There were other spheres as well, but testing found that players actually missed Wheatley, and none of the other spheres were around long enough to bond with. The idea of multiple personality spheres was scrapped and they eventually decided to stick with Wheatley, “Our simple answer was, let’s just kill Wheatley, and bring him back” Faliszek said. It’s a good thing they did, without bringing him back, Wheatley would never been able to grown as the game’s main antagonist.
Player testing also helped the Valve refine their single and multiplayer experiences, the two said. It specifically helped them to identify the difference how players act within a single player and then a multiplayer experience. They found players operating in single-player tend to “watch intently and pay genuine attention to the crafted experience.” The Co-op experience, however, is very different. Faliszek says “Co-op players, on the other hand, will interrupt your best material to ask each other what they had for dinner.” This data helped them to craft single player and multiplayer experience that would complement the level at which players experience the game.

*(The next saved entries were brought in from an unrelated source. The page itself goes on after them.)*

**src/rtl/cmpxchg_ctrl_pkg.sv**
```systemverilog
`default_nettype none
// ============================================================================
//  Module      : cmpxchg_ctrl_pkg
//  Description : Shared execute-stage definitions for the CMPXCHG sequencer.
//                It holds the flag bit positions, the operand size encodings
//                and the controller state encoding.
//  Revision    : 1.0 - initial release
// ============================================================================
package cmpxchg_ctrl_pkg;

    // Flag vector bit positions
    localparam int CF_BIT = 0;
    localparam int PF_BIT = 1;
    localparam int AF_BIT = 2;
    localparam int ZF_BIT = 3;
    localparam int SF_BIT = 4;
    localparam int OF_BIT = 5;

    // Operand size encodings. Encoding 3 is illegal and is handled as 32-bit.
    localparam logic [1:0] SZ8  = 2'd0;
    localparam logic [1:0] SZ16 = 2'd1;
    localparam logic [1:0] SZ32 = 2'd2;

    // Controller states
    typedef enum logic [2:0] {
        ST_IDLE  = 3'd0,
        ST_CMP   = 3'd1,
        ST_RFWB  = 3'd2,
        ST_MEMWB = 3'd3,
        ST_RESP  = 3'd4
    } state_t;

endpackage : cmpxchg_ctrl_pkg
`default_nettype wire

```
**src/rtl/cmpxchg_ctrl_flagcalc.sv**
```systemverilog
`default_nettype none
// ============================================================================
//  Module      : cmpxchg_flagcalc
//  Description : Combinational CMP-style flag generator. It computes
//                d = a - b at the selected operand size and derives
//                CF/PF/AF/ZF/SF/OF. Bits above the operand size are ignored.
//  Ports       : a, b  [W-1:0] accumulator and destination operands
//                size  [1:0]   operand size (SZ8/SZ16/SZ32, 3 -> 32-bit)
//                flags [5:0]   {OF,SF,ZF,AF,PF,CF}
//  Revision    : 1.0 - initial release
// ============================================================================
module cmpxchg_flagcalc
    import cmpxchg_ctrl_pkg::*;
#(
    parameter int W = 32    // must be at least 32
) (
    input  logic [W-1:0] a,
    input  logic [W-1:0] b,
    input  logic [1:0]   size,
    output logic [5:0]   flags
);

    logic [31:0] w_mask;
    logic [31:0] w_a_m;
    logic [31:0] w_b_m;
    logic [31:0] w_d_m;
    logic        w_a_s;
    logic        w_b_s;
    logic        w_d_s;

    always_comb begin
        case (size)
            SZ8:     w_mask = 32'h0000_00FF;
            SZ16:    w_mask = 32'h0000_FFFF;
            default: w_mask = 32'hFFFF_FFFF;
        endcase

        w_a_m = a[31:0] & w_mask;
        w_b_m = b[31:0] & w_mask;
        // Masking the wrapped difference gives the size-width result.
        w_d_m = (w_a_m - w_b_m) & w_mask;

        case (size)
            SZ8: begin
                w_a_s = w_a_m[7];
                w_b_s = w_b_m[7];
                w_d_s = w_d_m[7];
            end
            SZ16: begin
                w_a_s = w_a_m[15];
                w_b_s = w_b_m[15];
                w_d_s = w_d_m[15];
            end
            default: begin
                w_a_s = w_a_m[31];
                w_b_s = w_b_m[31];
                w_d_s = w_d_m[31];
            end
        endcase

        flags         = '0;
        // Borrow out of the size MSB is the unsigned "a below b" condition.
        flags[CF_BIT] = (w_a_m < w_b_m);
        flags[PF_BIT] = ~(^w_d_m[7:0]);
        // Borrow from bit 3 is the unsigned compare of the low nibbles.
        flags[AF_BIT] = (w_a_m[3:0] < w_b_m[3:0]);
        flags[ZF_BIT] = (w_d_m == 32'd0);
        flags[SF_BIT] = w_d_s;
        flags[OF_BIT] = (w_a_s ^ w_b_s) & (w_a_s ^ w_d_s);
    end

    if (W > 32) begin : g_unused_hi
        logic w_unused_hi;
        assign w_unused_hi = ^{a[W-1:32], b[W-1:32]};
    end

endmodule : cmpxchg_flagcalc
`default_nettype wire

```
**src/rtl/cmpxchg_ctrl.sv**
```systemverilog
`default_nettype none
// ============================================================================
//  Module      : cmpxchg_ctrl
//  Description : Multi-cycle execute-stage sequencer for CMPXCHG. It latches
//                the operands, registers the CMP flags, issues writeback
//                through the register write port or the memory write port,
//                then holds a completion token until retire accepts it.
//  Ports       : clk, reset           clock, synchronous active-high reset
//                in_valid/in_ready    dispatch handshake (ready only in IDLE)
//                in_size, in_dest_mem operand size, memory destination flag
//                in_rm, in_r, in_eax  destination, source, accumulator
//                rf_wr_*              register write port
//                mem_req/mem_wdata    memory write request, held until mem_ack
//                flags_out/out_valid  completion token, out_ready to retire
//  Revision    : 1.0 - initial release
// ============================================================================
module cmpxchg_ctrl
    import cmpxchg_ctrl_pkg::*;
#(
    parameter int W       = 32,
    parameter int FLAGS_W = 6
) (
    input  logic               clk,
    input  logic               reset,
    // dispatch
    input  logic               in_valid,
    output logic               in_ready,
    input  logic [1:0]         in_size,
    input  logic               in_dest_mem,
    input  logic [W-1:0]       in_rm,
    input  logic [W-1:0]       in_r,
    input  logic [W-1:0]       in_eax,
    // register write port
    output logic               rf_wr_en,
    output logic               rf_wr_acc,
    output logic [1:0]         rf_wr_size,
    output logic [W-1:0]       rf_wr_data,
    // memory write port
    output logic               mem_req,
    output logic [W-1:0]       mem_wdata,
    input  logic               mem_ack,
    // retire
    output logic [FLAGS_W-1:0] flags_out,
    output logic               out_valid,
    input  logic               out_ready
);

    state_t             r_state;
    logic               r_in_ready;
    logic [1:0]         r_size;
    logic               r_dest_mem;
    logic [W-1:0]       r_rm;
    logic [W-1:0]       r_r;
    logic [W-1:0]       r_eax;
    logic               r_eq;
    logic [FLAGS_W-1:0] r_flags;
    logic               r_rf_wr_en;
    logic               r_rf_wr_acc;
    logic [W-1:0]       r_rf_wr_data;
    logic               r_mem_req;
    logic [W-1:0]       r_mem_wdata;
    logic               r_out_valid;

    logic [5:0]         w_flags;
    logic               w_zf;
    logic               w_mem_rf_wr;

    cmpxchg_flagcalc #(
        .W (W)
    ) u_flagcalc (
        .a     (r_eax),
        .b     (r_rm),
        .size  (r_size),
        .flags (w_flags)
    );

    assign w_zf = w_flags[ZF_BIT];

    // A failed compare on a memory destination also loads the accumulator.
    // That write is pulsed in the ack cycle itself, so it follows mem_ack
    // combinationally. Data and target were already registered in CMP.
    assign w_mem_rf_wr = (r_state == ST_MEMWB) & mem_ack & ~r_eq & ~reset;

    always_ff @(posedge clk) begin
        if (reset) begin
            r_state      <= ST_IDLE;
            r_in_ready   <= 1'b1;
            r_size       <= 2'd0;
            r_dest_mem   <= 1'b0;
            r_rm         <= '0;
            r_r          <= '0;
            r_eax        <= '0;
            r_eq         <= 1'b0;
            r_flags      <= '0;
            r_rf_wr_en   <= 1'b0;
            r_rf_wr_acc  <= 1'b0;
            r_rf_wr_data <= '0;
            r_mem_req    <= 1'b0;
            r_mem_wdata  <= '0;
            r_out_valid  <= 1'b0;
        end else begin
            case (r_state)
                ST_IDLE: begin
                    if (in_valid && r_in_ready) begin
                        r_size     <= in_size;
                        r_dest_mem <= in_dest_mem;
                        r_rm       <= in_rm;
                        r_r        <= in_r;
                        r_eax      <= in_eax;
                        r_in_ready <= 1'b0;
                        r_state    <= ST_CMP;
                    end
                end

                ST_CMP: begin
                    r_flags      <= w_flags[FLAGS_W-1:0];
                    r_eq         <= w_zf;
                    // On a match the source goes to the destination, otherwise
                    // the destination value goes to the accumulator.
                    r_rf_wr_acc  <= ~w_zf;
                    r_rf_wr_data <= w_zf ? r_r : r_rm;
                    if (r_dest_mem) begin
                        // The memory write always happens, even on a mismatch.
                        r_mem_req   <= 1'b1;
                        r_mem_wdata <= w_zf ? r_r : r_rm;
                        r_state     <= ST_MEMWB;
                    end else begin
                        r_rf_wr_en <= 1'b1;
                        r_state    <= ST_RFWB;
                    end
                end

                ST_RFWB: begin
                    r_rf_wr_en  <= 1'b0;
                    r_out_valid <= 1'b1;
                    r_state     <= ST_RESP;
                end

                ST_MEMWB: begin
                    if (mem_ack) begin
                        r_mem_req   <= 1'b0;
                        r_out_valid <= 1'b1;
                        r_state     <= ST_RESP;
                    end
                end

                ST_RESP: begin
                    if (out_ready) begin
                        r_out_valid <= 1'b0;
                        r_in_ready  <= 1'b1;
                        r_state     <= ST_IDLE;
                    end
                end

                default: begin
                    r_rf_wr_en  <= 1'b0;
                    r_mem_req   <= 1'b0;
                    r_out_valid <= 1'b0;
                    r_in_ready  <= 1'b1;
                    r_state     <= ST_IDLE;
                end
            endcase
        end
    end

    assign in_ready   = r_in_ready;
    assign rf_wr_en   = r_rf_wr_en | w_mem_rf_wr;
    assign rf_wr_acc  = r_rf_wr_acc;
    assign rf_wr_size = r_size;
    assign rf_wr_data = r_rf_wr_data;
    // An abandoned request is withdrawn in the reset cycle itself.
    assign mem_req    = r_mem_req & ~reset;
    assign mem_wdata  = r_mem_wdata;
    assign flags_out  = r_flags;
    assign out_valid  = r_out_valid;

endmodule : cmpxchg_ctrl
`default_nettype wire

```
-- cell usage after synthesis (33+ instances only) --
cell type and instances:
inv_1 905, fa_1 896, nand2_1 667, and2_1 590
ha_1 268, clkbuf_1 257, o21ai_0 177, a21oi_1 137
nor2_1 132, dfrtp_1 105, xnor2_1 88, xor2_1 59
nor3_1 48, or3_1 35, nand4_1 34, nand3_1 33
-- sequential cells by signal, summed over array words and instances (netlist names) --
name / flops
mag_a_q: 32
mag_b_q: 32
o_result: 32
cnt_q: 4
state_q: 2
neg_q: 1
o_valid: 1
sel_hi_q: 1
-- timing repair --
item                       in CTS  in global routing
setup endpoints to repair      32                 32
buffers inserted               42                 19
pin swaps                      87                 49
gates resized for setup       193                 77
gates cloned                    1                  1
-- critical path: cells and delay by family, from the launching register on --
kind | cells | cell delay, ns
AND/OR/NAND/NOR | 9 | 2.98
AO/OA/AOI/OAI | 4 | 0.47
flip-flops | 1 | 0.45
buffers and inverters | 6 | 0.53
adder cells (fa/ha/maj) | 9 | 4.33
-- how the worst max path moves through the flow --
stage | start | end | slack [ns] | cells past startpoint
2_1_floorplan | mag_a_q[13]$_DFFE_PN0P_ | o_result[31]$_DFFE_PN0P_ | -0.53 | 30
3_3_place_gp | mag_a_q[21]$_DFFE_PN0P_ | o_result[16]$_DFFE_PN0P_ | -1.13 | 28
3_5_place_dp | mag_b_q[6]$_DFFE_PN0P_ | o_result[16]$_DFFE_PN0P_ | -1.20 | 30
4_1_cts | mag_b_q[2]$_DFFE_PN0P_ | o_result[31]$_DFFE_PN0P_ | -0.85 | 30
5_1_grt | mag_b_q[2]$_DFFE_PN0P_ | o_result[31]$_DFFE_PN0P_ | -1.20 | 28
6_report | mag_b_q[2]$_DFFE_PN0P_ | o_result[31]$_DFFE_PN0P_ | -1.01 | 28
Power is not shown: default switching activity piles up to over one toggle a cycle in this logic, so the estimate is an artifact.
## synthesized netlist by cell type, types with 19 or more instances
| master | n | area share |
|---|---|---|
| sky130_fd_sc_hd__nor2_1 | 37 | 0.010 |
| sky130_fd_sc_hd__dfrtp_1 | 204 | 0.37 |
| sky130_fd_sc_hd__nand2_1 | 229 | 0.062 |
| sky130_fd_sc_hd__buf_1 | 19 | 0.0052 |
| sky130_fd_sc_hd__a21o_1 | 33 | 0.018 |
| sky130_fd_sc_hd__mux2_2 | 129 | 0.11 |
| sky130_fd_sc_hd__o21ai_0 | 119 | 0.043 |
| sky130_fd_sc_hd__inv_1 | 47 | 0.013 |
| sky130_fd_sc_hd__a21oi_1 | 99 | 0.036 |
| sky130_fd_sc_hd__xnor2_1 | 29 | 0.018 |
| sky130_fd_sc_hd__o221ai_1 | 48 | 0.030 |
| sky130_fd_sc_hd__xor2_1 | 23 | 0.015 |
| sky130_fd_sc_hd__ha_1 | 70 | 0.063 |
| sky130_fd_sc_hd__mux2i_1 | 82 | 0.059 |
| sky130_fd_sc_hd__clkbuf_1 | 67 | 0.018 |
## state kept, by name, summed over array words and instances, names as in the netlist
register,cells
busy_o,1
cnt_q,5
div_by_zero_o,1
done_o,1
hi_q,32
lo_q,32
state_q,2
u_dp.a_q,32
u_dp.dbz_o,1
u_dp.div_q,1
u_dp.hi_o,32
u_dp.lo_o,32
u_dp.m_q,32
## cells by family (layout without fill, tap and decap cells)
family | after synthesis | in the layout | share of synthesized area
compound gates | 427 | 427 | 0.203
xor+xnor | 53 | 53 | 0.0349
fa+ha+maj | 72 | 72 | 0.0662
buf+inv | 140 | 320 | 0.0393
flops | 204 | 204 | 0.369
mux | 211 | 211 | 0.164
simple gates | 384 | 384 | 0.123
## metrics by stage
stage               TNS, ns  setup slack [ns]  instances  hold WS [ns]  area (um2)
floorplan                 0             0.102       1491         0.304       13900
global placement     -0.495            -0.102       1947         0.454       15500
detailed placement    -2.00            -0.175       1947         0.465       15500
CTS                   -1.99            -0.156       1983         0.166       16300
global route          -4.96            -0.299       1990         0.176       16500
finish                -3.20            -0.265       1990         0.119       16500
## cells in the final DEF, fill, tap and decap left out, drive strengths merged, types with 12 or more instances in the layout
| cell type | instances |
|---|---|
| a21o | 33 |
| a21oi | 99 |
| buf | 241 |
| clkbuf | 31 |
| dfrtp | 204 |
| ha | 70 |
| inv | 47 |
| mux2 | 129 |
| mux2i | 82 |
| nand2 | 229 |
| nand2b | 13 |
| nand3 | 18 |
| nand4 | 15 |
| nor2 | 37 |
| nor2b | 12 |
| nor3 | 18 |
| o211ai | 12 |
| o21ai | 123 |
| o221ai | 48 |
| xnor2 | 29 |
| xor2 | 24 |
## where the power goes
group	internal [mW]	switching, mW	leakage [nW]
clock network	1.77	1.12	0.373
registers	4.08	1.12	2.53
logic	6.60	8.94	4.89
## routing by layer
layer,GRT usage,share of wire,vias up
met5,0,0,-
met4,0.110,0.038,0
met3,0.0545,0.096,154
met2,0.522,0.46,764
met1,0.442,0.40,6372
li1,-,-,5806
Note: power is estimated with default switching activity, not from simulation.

They also tested a group of smaller along-the-way endings, such as the fire pit from Portal 1, which to some was the end of the game itself, “A small percentage of playtesters were just fine with riding into the fire pit, that was a good ending for them,” says Wolpaw. In Portal 2, developers experimented with a few other ways to end the game early, “Chell would die and that would be the end and we’d play a song, and if you wanted to you could just quit there,” says Wolpaw. They experimented early with some of these moments; one has you dying within the first 2 minutes of the game. Eventually, through testing, they decided to cut the endings because they felt it detracted from the game’s true ending, making it to the moon.
Finally, the two ended their talk by outlining their biggest lesson from Portal 2, “”One of the biggest lessons we learned is try to give yourself enough time for the obvious to become obvious, because at a certain point, most of the answers to what you need to do are buried in what you’ve already done,” Wolpaw said.